*EXERCISE INSTRUCTIONS*. Where the records below show a line containing "export LEC_CHECK = 0", start copying; end with the line containing "export PLACE_DENSITY_LB_ADDON = 0.05", and copy it too.

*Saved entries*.
>>

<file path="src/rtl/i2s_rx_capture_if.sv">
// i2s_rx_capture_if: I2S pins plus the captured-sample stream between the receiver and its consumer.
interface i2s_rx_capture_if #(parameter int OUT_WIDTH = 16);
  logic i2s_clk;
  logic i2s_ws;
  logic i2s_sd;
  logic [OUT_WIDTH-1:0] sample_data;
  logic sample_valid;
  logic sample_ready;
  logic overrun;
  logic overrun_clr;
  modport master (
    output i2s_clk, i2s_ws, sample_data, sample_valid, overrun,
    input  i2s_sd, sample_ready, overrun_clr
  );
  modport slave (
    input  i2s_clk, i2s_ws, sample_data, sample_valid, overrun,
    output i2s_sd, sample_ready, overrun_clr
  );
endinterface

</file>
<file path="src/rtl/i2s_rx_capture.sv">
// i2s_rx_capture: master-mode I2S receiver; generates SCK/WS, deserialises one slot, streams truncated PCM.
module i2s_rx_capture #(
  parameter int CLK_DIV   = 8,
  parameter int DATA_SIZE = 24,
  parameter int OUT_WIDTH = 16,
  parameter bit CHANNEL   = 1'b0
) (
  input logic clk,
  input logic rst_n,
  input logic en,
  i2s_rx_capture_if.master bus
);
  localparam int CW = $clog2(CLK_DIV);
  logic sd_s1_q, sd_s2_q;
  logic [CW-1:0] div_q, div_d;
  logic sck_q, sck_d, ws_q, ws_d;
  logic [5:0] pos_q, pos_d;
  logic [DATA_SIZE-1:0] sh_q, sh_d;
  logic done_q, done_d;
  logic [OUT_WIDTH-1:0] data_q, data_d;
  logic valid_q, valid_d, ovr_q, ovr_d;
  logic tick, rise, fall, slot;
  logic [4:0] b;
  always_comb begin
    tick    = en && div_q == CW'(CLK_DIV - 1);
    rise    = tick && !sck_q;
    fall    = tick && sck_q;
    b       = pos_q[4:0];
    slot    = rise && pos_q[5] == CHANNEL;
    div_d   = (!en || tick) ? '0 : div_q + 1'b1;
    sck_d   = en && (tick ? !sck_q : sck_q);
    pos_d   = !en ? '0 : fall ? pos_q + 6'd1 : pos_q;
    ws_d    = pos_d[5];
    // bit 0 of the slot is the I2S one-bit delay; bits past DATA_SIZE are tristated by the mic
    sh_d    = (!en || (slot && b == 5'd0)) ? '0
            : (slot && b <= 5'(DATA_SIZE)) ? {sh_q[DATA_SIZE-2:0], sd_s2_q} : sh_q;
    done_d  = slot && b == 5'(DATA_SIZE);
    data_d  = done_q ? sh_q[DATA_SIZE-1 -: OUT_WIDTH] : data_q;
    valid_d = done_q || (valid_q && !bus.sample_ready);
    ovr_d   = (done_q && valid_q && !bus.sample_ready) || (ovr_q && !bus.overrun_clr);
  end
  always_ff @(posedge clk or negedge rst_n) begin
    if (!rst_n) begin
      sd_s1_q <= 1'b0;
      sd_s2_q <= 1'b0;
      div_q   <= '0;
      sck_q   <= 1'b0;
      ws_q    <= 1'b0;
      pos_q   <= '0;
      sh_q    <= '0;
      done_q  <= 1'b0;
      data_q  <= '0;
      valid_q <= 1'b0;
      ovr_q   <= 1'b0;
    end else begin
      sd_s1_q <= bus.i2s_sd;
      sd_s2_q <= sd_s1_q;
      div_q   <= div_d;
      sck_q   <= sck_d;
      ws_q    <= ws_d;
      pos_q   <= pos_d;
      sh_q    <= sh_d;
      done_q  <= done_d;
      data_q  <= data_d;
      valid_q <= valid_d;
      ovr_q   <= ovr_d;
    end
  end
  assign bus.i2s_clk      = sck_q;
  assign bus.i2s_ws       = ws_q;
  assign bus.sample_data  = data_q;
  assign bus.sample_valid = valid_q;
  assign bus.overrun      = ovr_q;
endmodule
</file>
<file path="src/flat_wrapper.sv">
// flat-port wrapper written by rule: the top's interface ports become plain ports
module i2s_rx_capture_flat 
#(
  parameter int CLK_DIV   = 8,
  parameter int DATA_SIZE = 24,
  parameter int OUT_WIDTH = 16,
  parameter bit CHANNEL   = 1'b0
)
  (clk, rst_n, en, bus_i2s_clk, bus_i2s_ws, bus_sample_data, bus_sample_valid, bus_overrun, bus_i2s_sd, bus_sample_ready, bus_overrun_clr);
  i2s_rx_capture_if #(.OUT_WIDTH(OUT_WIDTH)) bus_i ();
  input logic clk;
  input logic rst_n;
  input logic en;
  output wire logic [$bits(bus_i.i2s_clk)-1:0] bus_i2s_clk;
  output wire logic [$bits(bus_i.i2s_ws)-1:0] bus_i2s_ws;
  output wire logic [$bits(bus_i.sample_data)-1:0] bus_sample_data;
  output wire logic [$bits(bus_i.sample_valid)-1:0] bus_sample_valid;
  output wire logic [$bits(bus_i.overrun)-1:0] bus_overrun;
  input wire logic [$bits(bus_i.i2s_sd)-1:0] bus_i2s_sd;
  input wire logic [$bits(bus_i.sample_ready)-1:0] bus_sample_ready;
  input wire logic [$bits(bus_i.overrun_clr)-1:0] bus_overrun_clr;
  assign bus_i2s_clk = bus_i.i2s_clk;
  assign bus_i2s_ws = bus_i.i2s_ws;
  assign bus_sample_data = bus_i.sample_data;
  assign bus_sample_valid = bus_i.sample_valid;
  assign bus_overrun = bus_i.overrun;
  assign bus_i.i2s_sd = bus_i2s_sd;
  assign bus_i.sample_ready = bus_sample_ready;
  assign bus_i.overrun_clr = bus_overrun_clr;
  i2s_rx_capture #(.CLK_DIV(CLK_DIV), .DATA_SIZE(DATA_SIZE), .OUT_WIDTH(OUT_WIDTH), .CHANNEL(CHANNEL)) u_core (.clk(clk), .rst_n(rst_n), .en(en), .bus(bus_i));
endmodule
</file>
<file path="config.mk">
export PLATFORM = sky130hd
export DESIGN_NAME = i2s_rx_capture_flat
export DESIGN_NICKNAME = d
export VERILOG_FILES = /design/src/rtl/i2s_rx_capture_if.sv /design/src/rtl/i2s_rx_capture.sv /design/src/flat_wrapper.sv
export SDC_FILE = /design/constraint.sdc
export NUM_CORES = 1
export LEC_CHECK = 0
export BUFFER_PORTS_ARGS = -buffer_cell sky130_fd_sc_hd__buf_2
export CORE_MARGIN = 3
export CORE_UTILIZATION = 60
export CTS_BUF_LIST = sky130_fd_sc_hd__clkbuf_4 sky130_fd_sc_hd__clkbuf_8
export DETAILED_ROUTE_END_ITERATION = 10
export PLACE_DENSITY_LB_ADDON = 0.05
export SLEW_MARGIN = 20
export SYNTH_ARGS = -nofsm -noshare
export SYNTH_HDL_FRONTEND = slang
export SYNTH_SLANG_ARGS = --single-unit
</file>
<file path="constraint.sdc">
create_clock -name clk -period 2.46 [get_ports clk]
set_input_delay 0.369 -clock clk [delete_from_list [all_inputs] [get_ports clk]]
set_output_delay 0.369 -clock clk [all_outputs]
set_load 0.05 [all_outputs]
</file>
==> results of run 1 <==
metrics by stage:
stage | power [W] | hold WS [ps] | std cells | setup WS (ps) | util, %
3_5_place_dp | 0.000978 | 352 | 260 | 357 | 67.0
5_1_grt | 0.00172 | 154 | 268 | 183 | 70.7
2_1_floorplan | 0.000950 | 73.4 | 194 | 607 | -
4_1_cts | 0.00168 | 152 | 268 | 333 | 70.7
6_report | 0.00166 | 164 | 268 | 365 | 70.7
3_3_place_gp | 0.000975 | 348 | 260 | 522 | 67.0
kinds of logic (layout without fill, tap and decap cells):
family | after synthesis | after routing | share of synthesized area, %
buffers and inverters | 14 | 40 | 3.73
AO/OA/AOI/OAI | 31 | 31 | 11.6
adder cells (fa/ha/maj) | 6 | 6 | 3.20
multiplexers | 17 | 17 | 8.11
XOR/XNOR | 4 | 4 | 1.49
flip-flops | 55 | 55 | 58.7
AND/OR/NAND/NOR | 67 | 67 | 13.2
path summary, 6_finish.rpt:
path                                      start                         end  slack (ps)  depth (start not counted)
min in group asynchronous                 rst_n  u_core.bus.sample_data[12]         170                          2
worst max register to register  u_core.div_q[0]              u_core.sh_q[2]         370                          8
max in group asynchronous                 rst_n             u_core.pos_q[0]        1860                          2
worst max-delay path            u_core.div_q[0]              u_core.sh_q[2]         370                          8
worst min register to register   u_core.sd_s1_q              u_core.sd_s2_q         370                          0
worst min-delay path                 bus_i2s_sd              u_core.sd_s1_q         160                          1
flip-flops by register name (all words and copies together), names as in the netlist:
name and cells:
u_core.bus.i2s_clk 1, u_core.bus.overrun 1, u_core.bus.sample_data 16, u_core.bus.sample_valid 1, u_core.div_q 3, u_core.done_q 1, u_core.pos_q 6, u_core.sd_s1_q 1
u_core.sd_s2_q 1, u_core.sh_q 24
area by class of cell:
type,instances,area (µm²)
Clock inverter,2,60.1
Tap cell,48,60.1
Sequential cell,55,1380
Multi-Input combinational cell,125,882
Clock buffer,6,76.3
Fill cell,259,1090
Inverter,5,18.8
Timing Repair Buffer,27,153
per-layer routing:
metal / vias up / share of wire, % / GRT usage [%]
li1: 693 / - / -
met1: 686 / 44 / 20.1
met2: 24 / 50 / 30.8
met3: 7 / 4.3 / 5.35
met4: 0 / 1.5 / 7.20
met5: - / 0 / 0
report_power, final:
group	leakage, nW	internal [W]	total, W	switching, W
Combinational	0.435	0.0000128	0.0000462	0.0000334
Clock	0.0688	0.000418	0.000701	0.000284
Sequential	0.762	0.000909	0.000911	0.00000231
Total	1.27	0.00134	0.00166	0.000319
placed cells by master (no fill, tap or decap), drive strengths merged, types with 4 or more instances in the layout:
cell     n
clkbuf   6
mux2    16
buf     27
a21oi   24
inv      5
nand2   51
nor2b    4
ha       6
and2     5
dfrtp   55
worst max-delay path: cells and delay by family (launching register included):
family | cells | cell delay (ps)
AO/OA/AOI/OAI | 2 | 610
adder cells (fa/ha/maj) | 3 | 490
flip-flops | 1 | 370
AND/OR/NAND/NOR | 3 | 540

<<

*RESULT*.
export LEC_CHECK = 0
export BUFFER_PORTS_ARGS = -buffer_cell sky130_fd_sc_hd__buf_2
export CORE_MARGIN = 3
export CORE_UTILIZATION = 60
export CTS_BUF_LIST = sky130_fd_sc_hd__clkbuf_4 sky130_fd_sc_hd__clkbuf_8
export DETAILED_ROUTE_END_ITERATION = 10
export PLACE_DENSITY_LB_ADDON = 0.05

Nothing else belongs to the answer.